Effects of aquaculture effluents on nitrogen characteristics in two Chinese estuaries
Poster Sep 03, 2014
David Kaiser, Lucia S. Herbeck
Growing aquaculture production raises environmental concerns, particularly in China. The creation of brackish-water ponds in coastal areas has lead to large-scale destruction of mangrove forests, drastically reducing their capacity to filter anthropogenic pollution. At the same time, pond effluents, loaded with nutrients from feed and animal excretions, cause eutrophication in near-shore waters. This can have negative effects on adjacent seagrass and coral ecosystems. The effects of aquaculture depend on its spatial extend, climatic setting, and cultivation practice, which vary between regions.
The Nanliu (NL) and Wenchang/Wenjiao (WW) Rivers are both situated in southern China, but the aquaculture in their estuaries is characterized by different management and hydrological influence, resulting in different ecological impacts.
Results show that effluents form ponds change estuarine nitrogen concentrations and composition in both estuaries. Concentrations of ammonium and organic nitrogen and their relative contribution to total nitrogen increase.
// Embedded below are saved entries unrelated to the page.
$ cat config.mk
export PLATFORM = sky130hd
export DESIGN_NAME = eapg_front
export DESIGN_NICKNAME = d
export VERILOG_FILES = /design/src/hdl/eapg_pkg.sv /design/src/hdl/eapg_front.sv
export SDC_FILE = /design/constraint.sdc
export NUM_CORES = 1
export LEC_CHECK = 0
export BUFFER_PORTS_ARGS = -buffer_cell sky130_fd_sc_hd__buf_2
export CAP_MARGIN = 25
export CORE_UTILIZATION = 50
export CTS_CLUSTER_DIAMETER = 200
export CTS_CLUSTER_SIZE = 16
export DETAILED_ROUTE_END_ITERATION = 7
export PLACE_DENSITY = 0.77
export SLEW_MARGIN = 25
export SYNTH_ARGS = -nofsm -noshare
export SYNTH_HDL_FRONTEND = slang
export SYNTH_SLANG_ARGS = --single-unit
$ cat constraint.sdc
create_clock -name clk_i -period 4.89 [get_ports clk_i]
set_input_delay 0.489 -clock clk_i [delete_from_list [all_inputs] [get_ports clk_i]]
set_output_delay 0.489 -clock clk_i [all_outputs]
set_load 0.01 [all_outputs]
$ cat src/hdl/eapg_pkg.sv
package eapg_pkg;

  localparam int unsigned MaxPoints   = 63;
  localparam int unsigned CordicSteps = 18;
  localparam int unsigned QueueDepth  = 4;
  localparam int unsigned DivSteps    = 33;

  // Start value of the rotation, the inverse CORDIC gain in Q1.30.
  localparam logic signed [33:0] GainQ30 = 34'sd652032874;
  localparam logic signed [63:0] HalfQ30 = 64'sd536870912;
  localparam logic signed [33:0] QuarterTurn = 34'sd1073741824;
  localparam logic signed [33:0] HalfTurn    = 34'sd2147483648;
  localparam logic [16:0] FullTurn = 17'h10000;

  // One point as the front end hands it to the rotation engine.
  typedef struct packed {
    logic signed [31:0] center_x;
    logic signed [31:0] center_y;
    logic [30:0]        radius_x;
    logic [30:0]        radius_y;
    logic [31:0]        angle;
    logic [5:0]         index;
    logic               last;
  } item_t;

  typedef struct packed {
    logic full;
    logic empty;
  } queue_stat_t;

  // Arctangent of 2^-k in 2^-32 turn units, truncated.
  function automatic logic [31:0] atan_turn(input logic [4:0] k);
    logic [31:0] v;
    unique case (k)
      5'd0:  v = 32'h20000000;
      5'd1:  v = 32'h12E4051D;
      5'd2:  v = 32'h09FB385B;
      5'd3:  v = 32'h051111D4;
      5'd4:  v = 32'h028B0D43;
      5'd5:  v = 32'h0145D7E1;
      5'd6:  v = 32'h00A2F61E;
      5'd7:  v = 32'h00517C55;
      5'd8:  v = 32'h0028BE53;
      5'd9:  v = 32'h00145F2E;
      5'd10: v = 32'h000A2F98;
      5'd11: v = 32'h000517CC;
      5'd12: v = 32'h00028BE6;
      5'd13: v = 32'h000145F3;
      5'd14: v = 32'h0000A2F9;
      5'd15: v = 32'h0000517C;
      5'd16: v = 32'h000028BE;
      5'd17: v = 32'h0000145F;
      5'd18: v = 32'h00000A2F;
      5'd19: v = 32'h00000517;
      5'd20: v = 32'h0000028B;
      5'd21: v = 32'h00000145;
      5'd22: v = 32'h000000A2;
      5'd23: v = 32'h00000051;
      5'd24: v = 32'h00000028;
      5'd25: v = 32'h00000014;
      5'd26: v = 32'h0000000A;
      5'd27: v = 32'h00000005;
      5'd28: v = 32'h00000002;
      5'd29: v = 32'h00000001;
      default: v = 32'h00000000;
    endcase
    return v;
  endfunction

endpackage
Isotopic composition of particulate nitrogen changes in accordance with the values found in ponds of the respective site.
While aquaculture yields larger amounts of nitrogen per area than the river catchments, the larger catchment areas result in a dominance of nitrogen fluxes into coastal waters from rivers, not ponds.
The ecological effects of effluents, it is concluded, depend on a combination of pond management, background riverine pollution, and hydrology and can be very different between seemingly similar sites.